Host-Dependent Trigger of Caspases and Apoptosis by Legionella pneumophila{triangledown} ,{dagger}

Marina Santic,1,2 Rexford Asare,2 Miljenko Doric,1 and Yousef Abu Kwaik2*

Department of Microbiology and Parasitology, University of Rijeka, Rijeka, Croatia,1 Department of Microbiology and Immunology, Room 406, University of Louisville College of Medicine, 319 Abraham Flexner Way 55A, Louisville, Kentucky 402022

Received 29 January 2007/ Returned for modification 23 March 2007/ Accepted 26 March 2007

The Dot/Icm system of Legionella pneumophila triggers activation of caspase-3 during early stages of infection of human macrophages, but apoptosis is delayed until late stages of infection. During early stages of infection of mouse macrophages, the organism triggers rapid caspase-1-mediated cytotoxicity, which is mediated by bacterial flagellin. However, it is not known whether caspase-1 is triggered by L. pneumophila in human macrophages or whether caspase-3 is activated in permissive or nonpermissive mouse macrophages. Using single-cell analyses, we show that the wild-type strain of L. pneumophila does not trigger caspase-1 activation throughout the intracellular infection of human monocyte-derived macrophages (hMDMs), even when the flagellated bacteria escape into the cytoplasm during late stages. Using single-cell analyses, we show that the Dot/Icm system of L. pneumophila triggers caspase-3 but not caspase-1 within permissive A/J mouse bone marrow-derived primary macrophages by 2 to 8 h, but apoptosis is delayed until late stages of infection. While L. pneumophila triggers a Dot/Icm-dependent activation of caspase-1 in nonpermissive BALB/c mouse-derived macrophages, caspase-3 is not activated at any stage of infection. We show that robust intrapulmonary replication of the wild-type strain of L. pneumophila in susceptible A/J mice is associated with late-stage Dot/Icm-dependent pulmonary apoptosis and alveolar inflammation. In the lungs of nonpermissive BALB/c mice, L. pneumophila does not replicate and does not trigger pulmonary apoptosis or alveolar inflammation. Thus, similar to hMDMs, L. pneumophila does not trigger caspase-1 but triggers caspase-3 activation during early and exponential replication in permissive A/J mouse-derived macrophages, and apoptosis is delayed until late stages of infection. The Dot/Icm type IV secretion system is essential for pulmonary apoptosis in the genetically susceptible A/J mice.

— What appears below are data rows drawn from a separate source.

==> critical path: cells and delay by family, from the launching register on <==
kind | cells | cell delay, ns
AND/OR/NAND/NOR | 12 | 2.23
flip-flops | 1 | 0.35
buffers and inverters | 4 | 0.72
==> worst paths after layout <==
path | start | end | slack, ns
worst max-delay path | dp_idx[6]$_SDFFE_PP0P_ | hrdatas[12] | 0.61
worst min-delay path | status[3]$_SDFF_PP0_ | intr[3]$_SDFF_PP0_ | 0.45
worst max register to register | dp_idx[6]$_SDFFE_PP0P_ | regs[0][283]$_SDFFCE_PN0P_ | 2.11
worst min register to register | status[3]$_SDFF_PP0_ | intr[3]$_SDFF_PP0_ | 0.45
## config.mk

```make
export PLATFORM = sky130hd
export DESIGN_NAME = sync_cntr3_flat
export DESIGN_NICKNAME = d
export VERILOG_FILES = /design/src/rtl/sync_cntr3_if.sv /design/src/rtl/sync_cntr3.sv /design/src/flat_wrapper.sv
export SDC_FILE = /design/constraint.sdc
export NUM_CORES = 1
export LEC_CHECK = 0
export ABC_AREA = 1
export BUFFER_PORTS_ARGS = -buffer_cell sky130_fd_sc_hd__buf_4
export CORE_AREA = 2 2 39 41
export CTS_BUF_LIST = sky130_fd_sc_hd__clkbuf_4
export CTS_CLUSTER_DIAMETER = 60
export DETAILED_ROUTE_END_ITERATION = 12
export DIE_AREA = 0 0 41 43
export GPL_ROUTABILITY_DRIVEN = 0
export PLACE_DENSITY_LB_ADDON = 0.3
export SYNTH_ARGS = -nofsm -noshare
export SYNTH_HDL_FRONTEND = slang
export SYNTH_SLANG_ARGS = --single-unit
```

## constraint.sdc

```tcl
create_clock -name clk -period 2.8 [get_ports clk]
set_clock_uncertainty 0.15 [all_clocks]
set_input_delay 0.56 -clock clk [delete_from_list [all_inputs] [get_ports clk]]
set_output_delay 0.56 -clock clk [all_outputs]
set_load 0.02 [all_outputs]
```

## src/rtl/sync_cntr3_if.sv

```systemverilog
`default_nettype none
// ============================================================================
//  Module      : sync_cntr3_if
//  Description : Control/data bundle for the sync_cntr3 counter.
//                tc exists only when SYNCCNTR3_TC_EN is defined.
//  Revision    : 1.0  initial release
// ============================================================================
interface sync_cntr3_if #(
    parameter int WIDTH = 3
);
    logic             cnt_en;
    logic             load;
    logic [WIDTH-1:0] load_val;
    logic [WIDTH-1:0] count;
`ifdef SYNCCNTR3_TC_EN
    logic             tc;
`endif

`ifdef SYNCCNTR3_TC_EN
    modport master (output cnt_en, load, load_val, input count, tc);
    modport slave  (input cnt_en, load, load_val, output count, tc);
`else
    modport master (output cnt_en, load, load_val, input count);
    modport slave  (input cnt_en, load, load_val, output count);
`endif
endinterface
`default_nettype wire

```

## src/rtl/sync_cntr3.sv

```systemverilog
`default_nettype none
// ============================================================================
//  Module      : sync_cntr3
//  Description : Synchronous up-counter with count enable and parallel load.
//                Priority: reset > load > cnt_en > hold. Wraps modulo 2^WIDTH.
//                Define SYNCCNTR3_TC_EN to add the registered terminal-count
//                pulse tc.
//  Revision    : 1.0  initial release
// ============================================================================
module sync_cntr3 #(
    parameter int               WIDTH     = 3,
    parameter logic [WIDTH-1:0] RESET_VAL = '0
) (
    input  wire              clk,
    input  wire              reset,
    sync_cntr3_if.slave      cif
);

    localparam logic [WIDTH-1:0] c_CNT_MAX = '1;

    logic [WIDTH-1:0] r_count;

    always_ff @(posedge clk) begin
        if (reset) begin
            r_count <= RESET_VAL;
        end else if (cif.load) begin
            r_count <= cif.load_val;
        end else if (cif.cnt_en) begin
            r_count <= r_count + 1'b1;
        end
    end

    assign cif.count = r_count;

`ifdef SYNCCNTR3_TC_EN
    logic r_tc;

    // Pulse only on a genuine increment wrap; loads/resets to zero stay quiet.
    always_ff @(posedge clk) begin
        if (reset) begin
            r_tc <= 1'b0;
        end else begin
            r_tc <= !cif.load && cif.cnt_en && (r_count == c_CNT_MAX);
        end
    end

    assign cif.tc = r_tc;
`endif

endmodule
`default_nettype wire

```

## src/flat_wrapper.sv

```systemverilog
// flat-port wrapper written by rule: the top's interface ports become plain ports
module sync_cntr3_flat 
#(
    parameter int               WIDTH     = 3,
    parameter logic [WIDTH-1:0] RESET_VAL = '0
)
  (clk, reset, cif_cnt_en, cif_load, cif_load_val, cif_count);
  sync_cntr3_if #(.WIDTH(WIDTH)) cif_i ();
  input  wire clk;
  input  wire reset;
  input wire logic [$bits(cif_i.cnt_en)-1:0] cif_cnt_en;
  input wire logic [$bits(cif_i.load)-1:0] cif_load;
  input wire logic [$bits(cif_i.load_val)-1:0] cif_load_val;
  output wire logic [$bits(cif_i.count)-1:0] cif_count;
  assign cif_i.cnt_en = cif_cnt_en;
  assign cif_i.load = cif_load;
  assign cif_i.load_val = cif_load_val;
  assign cif_count = cif_i.count;
  sync_cntr3 #(.WIDTH(WIDTH), .RESET_VAL(RESET_VAL)) u_core (.clk(clk), .reset(reset), .cif(cif_i));
endmodule
```

---- After elaboration in Yosys (flattened, before gate mapping) ----
Cells that the tools add are included.
Widths: inputs -> output; s select.
storage, ports and cells
  flip-flop bits (word level) ............. 3
  output and inout port bits .............. 3
  logic and storage cells ................. 5
operators by class
  add/sub/neg operators ................... 1
  muxes and demuxes ....................... 2
  reductions and logical operators ........ 1
operators by type and width
  cell                 count
  $mux 3               2
  $add 3x1->3 const B  1
  $reduce_bool 2->1    1

---- Longest topological paths before layout ----
Gate-level depths: netlist (run 1).
  depth after elaboration ................. 3
  mapped depth ............................ 5

---- Worst setup path after synthesis (run 1) ----
No wires, ideal clock.
  path type ............................... reg2reg
  start ................................... register u_core.r_count[0] (netlist: u_core.cif.count[0])
  end ..................................... register u_core.r_count[1] (netlist: u_core.cif.count[1])
  arrival time ............................ 935 ps
  slack ................................... 1,606 ps
  stages on the path, launching flop included .. 6
  path through ............................ dfxtp_1 > ha_1 > nand3_1 > nand3_1 > nand2_1 > inv_1
between the ends
  cells in the longest elaborated chain, start to end .. 3
ends and longest elaborated chain
  item                    RTL line          RTL
  start, declared         sync_cntr3.sv:21  logic [WIDTH-1:0] r_count;
  start signal, assigned  sync_cntr3.sv:27  r_count <= cif.load_val;
  start signal, assigned  sync_cntr3.sv:29  r_count <= r_count + 1'b1;
  $add 3x1->3             sync_cntr3.sv:29
  $mux 3                  sync_cntr3.sv:28  end else if (cif.cnt_en) begin
  $mux 3                  sync_cntr3.sv:26  end else if (cif.load) begin
No other way between the ends. The select of a mux whose other input is x is not followed.
A chain may end at the register's enable or synchronous reset.

---- Worst setup path after layout (run 1) ----
  start ................................... register u_core.r_count[0] (netlist: u_core.cif.count[0])
  end ..................................... output port cif_count[0]
RTL lines
  item           RTL line            RTL
  end, declared  flat_wrapper.sv:14  output wire logic [$bits(cif_i.count)-1:0] cif_count;
No word-level cell between the ends.

==> impl_metrics.tcl, run 1 <==
set metrics [dict create \
    layout.cells.non_filler 55 \
    syn_avg_cell_area_um2 6.40 \
    clockBufferDepth 2 \
    required_ns 2.09 \
    grt_usage_pct 5.42 \
    swShare_pct 23.6 \
    numClockSinks 3 \
    drv_cap 0 \
    grt_pass1_wl_um 565 \
    synth_area_um2 166 \
    cp_slowest_cell "dfxtp_1" \
    pre_cts_slack_ns 1.54 \
    internal-power_w 0.000123 \
    synthCells 26 \
    crit_family "flip-flops" \
    cts_resized 0 \
    pwr-share-clk_pct 53.0 \
    vdd_ir_drop_max_mv 0.128 \
    drive_above_1_share_pct 33.3 \
    max_freq_ghz 0.683 \
    clkTransAtPathRegs_ns 0.04 \
    insertion_delay_ns 0.23 \
    drtAntennaViolNets 0 \
    fin_ws_ns 1.34 \
    fp.coreArea_mm2 0.00138 \
    hold_buffers 0 \
    fin_nets 48 \
    p_sw_w 0.0000379 \
    synth_cell_types 9 \
    post_cts_buffers 0 \
    cts_buffers 3 \
    critPathLaunch "u_core.cif.count[0]$_SDFFE_PP0P_" \
    cts_tree "yes" \
    dp_hpwl_um 338 \
    dieWidth_um 41 \
    synth_nets 34 \
    rows 14 \
    relSlewSlack_pct 88.7 \
    maxSlewViolCount 0 \
    drtIter0Drc 1 \
    drt_pass1_iterations 3 \
    finalCritPeriodShare_pct 52.3 \
    initial_core_util_pct 12.0 \
    grt_max_degree 6 \
    wl_um 418 \
    worstMarginPinSlew_ns 0.167 \
    portBuffers 9 \
    path_class "reg -> out" \
    crit_fanout 4 \
    diodes 0 \
    arrival_ns 0.75 \
    drcViolationCount 0 \
    grt-ovfl-total 0 \
    die_h_um 43 \
    io_pins 10 \
    hold_viol 0 \
    slowest_delay_ns 0.36 \
    ff2ff_path_depth 5 \
    end_kind "output port" \
    timing.rr.start "u_core.cif.count[0]$_SDFFE_PP0P_" \
    powerDensity_mw_per_mm2 567 \
    ys_seq_elements 3 \
    sequentialPowerShare_pct 30.2 \
    clockRootBuffer "clkbuf_4" \
    rsz0062_at_grt "no" \
    antenna_found_initial 0 \
    wl_per_cell_um 7.60 \
    vias 196 \
    start_kind "flip-flop" \
    tns_ns 0 \
    holdCritStartpoint "u_core.cif.count[2]$_SDFFE_PP0P_" \
    reg2reg_slack_ns 1.68 \
    largest_reg_flops 3 \
    combPwrFrac_pct 16.8 \
    synth-seq-area-share_pct 36.1 \
    syn2layout_area_growth_pct 70.7 \
    leakagePower_nw 0.161 \
    avgViaCountPerCell 3.56 \
    finalSetupViolCount 0 \
    dp.cells 51 \
    hold-path-cell-count 4 \
    fillers 161 \
    outcome "completed" \
    hp-class "reg -> reg" \
    die_area_mm2 0.00176 \
    hold_path_end "u_core.cif.count[2]$_SDFFE_PP0P_" \
    htreeDepth 1 \
    ys_warn_count 0 \
    fin_crit_ns 1.46 \
    rr_endpoint "u_core.cif.count[1]$_SDFFE_PP0P_" \
    cp_cell_sequence "buf_4" \
    grt_pass1_vias 168 \
    worst-path-buf-inv 1 \
    p_total_w 0.000161 \
]
-- cell usage after synthesis --
master / number / share of area [%]
nand2_1: 9 / 20
nor2_1: 1 / 2.3
o21ai_0: 1 / 3.0
ha_1: 1 / 7.5
nand3_1: 4 / 12
nand3b_1: 1 / 4.5
dfxtp_1: 3 / 36
inv_1: 5 / 11
a21oi_1: 1 / 3.0
-- cell usage in the layout, fill, tap and decap left out, drive strengths merged --
master / synthesis / layout
o21ai: 1 / 1
nand3b: 1 / 1
a21oi: 1 / 1
clkbuf: 0 / 4
dfxtp: 3 / 3
nand3: 4 / 4
buf: 0 / 9
nor2: 1 / 1
inv: 5 / 5
nand2: 9 / 9
ha: 1 / 1
-- per-layer routing --
metal  global-route usage, %  vias up  routed length (um)
li1                        -      107                   -
met1                    5.13       80                 160
met2                    6.25        7                 190
met3                    3.14        2                  59
met4                    8.00        0                   8
met5                       0        -                   0
-- cell type report --
type	count	area [um2]	area share [%]
repair buffers	9	67.6	23.8
multi-input cells	18	87.6	30.8
clock buffers	4	30.0	10.6
flip-flops and latches	3	60.1	21.1
inverters	5	18.8	6.61
well taps	16	20.0	7.05
-- metrics by stage --
step | util, % | hold WS, ns | cell area (um2)
6_report | 20.5 | 0.411 | 284
5_1_grt | 20.5 | 0.433 | 284
4_1_cts | 20.5 | 0.413 | 284
3_5_place_dp | 18.4 | 0.408 | 254
3_3_place_gp | 18.4 | 0.404 | 254
2_1_floorplan | - | 0.467 | 166
-- cell families (layout without fill, tap and decap cells) --
kind of cell	count (synthesis)	count (layout)	share of synthesized area [%]
and+or+nand+nor	15	15	39.1
buffers and inverters	5	18	11.3
DFF	3	3	36.1
AOI/OAI and AO/OA	2	2	6.01
adders and majority gates	1	1	7.52
-- worst max-delay path by stage --
| stage | slack (ns) | endpoint | cells after the start |
|---|---|---|---|
| 2_1_floorplan | 1.61 | u_core.cif.count[1]$_SDFFE_PP0P_ | 5 |
| 3_3_place_gp | 1.54 | u_core.cif.count[0]$_SDFFE_PP0P_ | 6 |
| 3_5_place_dp | 1.54 | u_core.cif.count[1]$_SDFFE_PP0P_ | 6 |
| 4_1_cts | 1.32 | cif_count[0] | 1 |
| 5_1_grt | 1.30 | cif_count[0] | 1 |
| 6_report | 1.34 | cif_count[0] | 1 |
-- power groups by stage --
stage / clock network, W / logic (W) / registers, W
floorplan: 0 / 0.00000945 / 0.0000528
global placement: 0 / 0.0000272 / 0.0000494
detailed placement: 0 / 0.0000275 / 0.0000494
CTS: 0.0000883 / 0.0000276 / 0.0000487
global route: 0.0000912 / 0.0000303 / 0.0000491
finish: 0.0000852 / 0.0000271 / 0.0000486
No activity file was read; power rests on OpenSTA's default activity.
==> inputs of run 2 (changes only) <==
clock period = 1.41 ns   (was 2.8 ns; I/O delays follow)
==> run 2 against run 1 <==
Critical path depth is the same. Highest routed layer is now met3. Setup slack worse by 1.1 ns. Global-route usage up 0.10 points. Combinational power increased by 97%. Power up 97%. Sequential share of layout area is the same. Sequential cell count did not move. Sequential power up 99%. Routed wire length fell by 8.1%. Register-to-register slack lost 1.4 ns. Die area did not move.
==> impl_metrics.tcl, run 2 (synthesized netlist as in run 1, its figures left out) <==
set metrics [dict create \
    met2_usage_pct 6.88 \
    holdCritStartpoint "reset" \
    drcViolationCount 0 \
    numClockSinks 3 \
    ff2ff_path_depth 5 \
    vias 190 \
    relSlewSlack_pct 91.2 \
    diodes 0 \
    cts_buffers 3 \
    drt_pass1_iterations 2 \
    dieWidth_um 41 \
    required_ns 0.98 \
    powerDensity_mw_per_mm2 1120 \
    portBuffers 9 \
    clockRootBuffer "clkbuf_4" \
    io_pins 10 \
    finalCritPeriodShare_pct 83.6 \
    hold_path_end "u_core.cif.count[0]$_SDFFE_PP0P_" \
    htreeDepth 1 \
    arrival_ns 0.75 \
    sequentialPowerShare_pct 30.4 \
    max_freq_ghz 0.848 \
    vdd_ir_drop_max_mv 0.306 \
    syn2layout_area_growth_pct 70.7 \
    internal-power_w 0.000244 \
    grt-busiest-layer "met2" \
    post_cts_buffers 0 \
    drive_above_1_share_pct 33.3 \
    swShare_pct 23.1 \
    final_cell_mix "9 x nand2_1, 9 x buf_4, 5 x inv_1" \
    gr-usage-met1_pct 5.77 \
    start_kind "flip-flop" \
    end_kind "output port" \
    clockBufferDepth 2 \
    initial_core_util_pct 12.0 \
    final_design_area_no_fill_um2 284 \
    fin_nets 48 \
    cts_resized 0 \
    crit_fanout 4 \
    wl_um 384 \
    outcome "completed" \
    hold-path-cell-count 4 \
    drtIter0Drc 4 \
    fillers 160 \
    cp_cell_sequence "buf_4" \
    slowest_delay_ns 0.36 \
    rows 14 \
    cp_slowest_cell "dfxtp_1" \
    drv_cap 0 \
    tns_ns 0 \
    hold_viol 0 \
    combPwrFrac_pct 16.9 \
    grt-ovfl-total 0 \
    clkTransAtPathRegs_ns 0.04 \
    timing.rr.start "u_core.cif.count[0]$_SDFFE_PP0P_" \
    antenna_found_initial 0 \
    leakagePower_nw 0.161 \
    dp_hpwl_um 318 \
    drtAntennaViolNets 0 \
    insertion_delay_ns 0.23 \
    crit_family "flip-flops" \
    place_area_um2 254 \
    fin_crit_ns 1.18 \
    worstMarginPinSlew_ns 0.131 \
    worst-path-buf-inv 1 \
    rr_endpoint "u_core.cif.count[1]$_SDFFE_PP0P_" \
    wl_per_cell_um 6.98 \
    hp-class "in -> reg" \
    finalSetupViolCount 0 \
    reg2reg_slack_ns 0.30 \
    avgViaCountPerCell 3.45 \
    grt_usage_pct 5.52 \
    die_area_mm2 0.00176 \
    maxSlewViolCount 0 \
    largest_reg_flops 3 \
    grt_max_degree 6 \
    fp.coreArea_mm2 0.00138 \
    path_class "reg -> out" \
    rsz0062_at_grt "no" \
    grt_pass1_vias 172 \
    grt_pass1_wl_um 600 \
    die_h_um 43 \
    p_sw_w 0.0000734 \
    hold_buffers 0 \
    use_met3_pct 3.14 \
    cts_tree "yes" \
    pwr-share-clk_pct 52.7 \
]
-- run 2: area by class of cell --
type                    count  area (um2)  area share (%)
multi-input cells          18        87.6            30.8
repair buffers              9        67.6            23.8
flip-flops and latches      3        60.1            21.1
clock buffers               4        30.0            10.6
well taps                  16        20.0            7.05
inverters                   5        18.8            6.61
-- run 2: worst max-delay path by stage --
stage / depth (start not counted) / end / start
after floorplan: 5 / u_core.cif.count[1]$_SDFFE_PP0P_ / u_core.cif.count[0]$_SDFFE_PP0P_
after global placement: 5 / u_core.cif.count[1]$_SDFFE_PP0P_ / u_core.cif.count[0]$_SDFFE_PP0P_
after detailed placement: 5 / u_core.cif.count[1]$_SDFFE_PP0P_ / u_core.cif.count[0]$_SDFFE_PP0P_
after CTS: 1 / cif_count[0] / u_core.cif.count[0]$_SDFFE_PP0P_
after global routing: 1 / cif_count[0] / u_core.cif.count[0]$_SDFFE_PP0P_
final: 1 / cif_count[0] / u_core.cif.count[0]$_SDFFE_PP0P_
-- run 2: power by group through the flow --
stage	Sequential (W)	Clock, W	Combinational (W)
3_3_place_gp	0.0000982	0	0.0000539
6_report	0.0000966	0.000167	0.0000535
3_5_place_dp	0.0000983	0	0.0000543
4_1_cts	0.0000970	0.000174	0.0000545
5_1_grt	0.0000981	0.000189	0.0000608
2_1_floorplan	0.000105	0	0.0000188
-- run 2: metal layers --
layer / up-vias / part of all wire [%]
li1: 108 / -
met1: 75 / 45
met2: 7 / 43
met3: 0 / 13
met4: 0 / 0
met5: - / 0
-- run 2: metrics by stage --
stage / worst slack [ns] / hold WS, ns / util, % / power, W / std cells
global placement: 0.300 / 0.392 / 18.4 / 0.000152 / 51
floorplan: 0.216 / 0.294 / - / 0.000124 / 26
detailed placement: 0.292 / 0.400 / 18.4 / 0.000153 / 51
finish: 0.231 / 0.162 / 20.5 / 0.000318 / 55
CTS: 0.210 / 0.155 / 20.5 / 0.000326 / 55
global route: 0.177 / 0.184 / 20.5 / 0.000348 / 55
==> inputs of run 3 (changes only) <==
clock period = 1.05 ns   (was 1.41 ns; I/O delays follow)
==> run 3 against run 2 <==
The run now ends with negative setup slack left. Setup slack lost 0.26 ns. Non-clock buffer count is the same. Final cell count is the same. Sequential power grew 38%. Routed wire length grew 11%. Worst hold slack lost 0.092 ns. Final area grew 15%. Sequential cell count is the same. Via count grew 5.3%. Combinational power grew 57%. Global-route usage grew 1.1 points. Die area is the same. Critical endpoint unchanged.
==> impl_metrics.tcl, run 3 (synthesized netlist as in run 1, its figures left out) <==
set metrics [dict create \
    outcome "complete, but fails checks" \
    violations "negative setup slack" \
    worstMarginPinSlew_ns 0.131 \
    hold-path-cell-count 4 \
    clkTransAtPathRegs_ns 0.04 \
    slowest_delay_ns 0.35 \
    dp_hpwl_um 349 \
    layout.cells.non_filler 55 \
    fin_ws_ns -0.0312 \
    cp_slowest_cell "dfxtp_4" \
    dieWidth_um 41 \
    end_kind "output port" \
    grt_max_degree 6 \
    grt-ovfl-total 0 \
    clockRootBuffer "clkbuf_4" \
    pre_cts_slack_ns 0.00963 \
    drv_cap 0 \
    leakagePower_nw 0.169 \
    post-route-util_pct 23.6 \
    maxSlewViolCount 0 \
    hold_slack_ns 0.0700 \
    wl_per_cell_um 7.78 \
    finalSetupViolCount 2 \
    grt_usage_pct 6.63 \
    drive_above_1_share_pct 48.7 \
    crit_fanout 4 \
    die_area_mm2 0.00176 \
    drcViolationCount 0 \
    hp-class "in -> reg" \
    vdd_ir_drop_max_mv 0.357 \
    fin_crit_ns 1.08 \
    avgViaCountPerCell 3.64 \
    fin_nets 48 \
    wl_um 428 \
    drtAntennaViolNets 0 \
    cp_cell_sequence "buf_6" \
    clockBufferDepth 2 \
    portBuffers 9 \
    cts_tree "yes" \
    fp.coreArea_mm2 0.00138 \
    insertion_delay_ns 0.24 \
    arrival_ns 0.72 \
    initial_core_util_pct 12.0 \
    dp.cells 51 \
    cts_buffers 3 \
    largest_reg_flops 3 \
    rsz0062_at_grt "yes" \
    diodes 0 \
    required_ns 0.69 \
    powerDensity_mw_per_mm2 1380 \
    path_class "reg -> out" \
    vias 200 \
    rows 14 \
    final_cell_mix "9 x nand2_1, 6 x buf_4, 5 x inv_1" \
    grt_pass1_wl_um 669 \
    numClockSinks 3 \
    finalCritPeriodShare_pct 103 \
    drt_pass1_iterations 2 \
    die_h_um 43 \
    crit_family "flip-flops" \
    start_kind "flip-flop" \
    tns_ns -0.0570 \
    io_pins 10 \
    worst-path-buf-inv 1 \
    antenna_found_initial 0 \
    path_depth 1 \
    ff2ff_path_depth 5 \
    htreeDepth 1 \
    hold_viol 0 \
    final_common_cell "nand2_1" \
    grt_pass1_vias 178 \
    syn2layout_area_growth_pct 96.2 \
    relSlewSlack_pct 91.2 \
    drtIter0Drc 2 \
    max_freq_ghz 0.925 \
]
==> run 3: cell counts in the layout (fill, tap and decap cells not counted) <==
No cell type changed its count.
==> run 3: worst paths after layout <==
kind	start	end	slack, ns
setup / recovery	u_core.cif.count[0]$_SDFFE_PP0P_	cif_count[0]	-0.03
setup reg to reg	u_core.cif.count[1]$_SDFFE_PP0P_	u_core.cif.count[1]$_SDFFE_PP0P_	0.01
hold reg to reg	u_core.cif.count[2]$_SDFFE_PP0P_	u_core.cif.count[2]$_SDFFE_PP0P_	0.40
hold / removal	reset	u_core.cif.count[0]$_SDFFE_PP0P_	0.07
==> run 3: what timing repair did <==
item,in CTS,in global routing
setup buffers,0,0
resized for setup,4,1
pin swaps,1,0
setup endpoints to repair,3,4
hold buffers,0,0
==> run 3: stage by stage <==
stage          power, W  instance area [um2]
2_1_floorplan  0.000173                  191
3_5_place_dp   0.000212                  279
3_3_place_gp   0.000212                  279
4_1_cts        0.000460                  322
6_report       0.000452                  327
5_1_grt        0.000472                  327
==> run 3: power breakdown <==
group	switching [W]	internal [W]	total (W)	leakage [nW]
Sequential	0.0000106	0.000123	0.000133	0.0264
Clock	0.0000661	0.000169	0.000235	0.0184
Combinational	0.0000374	0.0000468	0.0000842	0.124
==> run 3: layer usage <==
metal	routed length (um)	track usage (%)	vias to the layer above
li1	-	-	107
met1	162	6.43	81
met2	190	7.50	9
met3	53	3.66	3
met4	22	10.0	0
met5	0	0	-
==> run 3: layout make-up <==
class	count	area, um2
Multi-Input combinational cell	18	110
Fill cell	176	1060
Sequential cell	3	68.8
Clock buffer	4	30.0
Timing Repair Buffer	9	78.8
Tap cell	16	20.0
Inverter	5	18.8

* Corresponding author. Mailing address: Department of Microbiology and Immunology, Room 406, University of Louisville College of Medicine, 319 Abraham Flexner Way 55A, Louisville, KY 40202. Phone: (502) 852-4117. Fax: (502) 852-7531. E-mail: abukwaik{at}louisville.edu

{triangledown} Published ahead of print on 9 April 2007.

{dagger} Supplemental material for this article may be found at http://iai.asm.org/.

Editor: W. A. Petri, Jr.


Infection and Immunity, June 2007, p. 2903-2913, Vol. 75, No. 6
0019-9567/07/$08.00+0     doi:10.1128/IAI.00147-07
Copyright © 2007, American Society for Microbiology. All Rights Reserved.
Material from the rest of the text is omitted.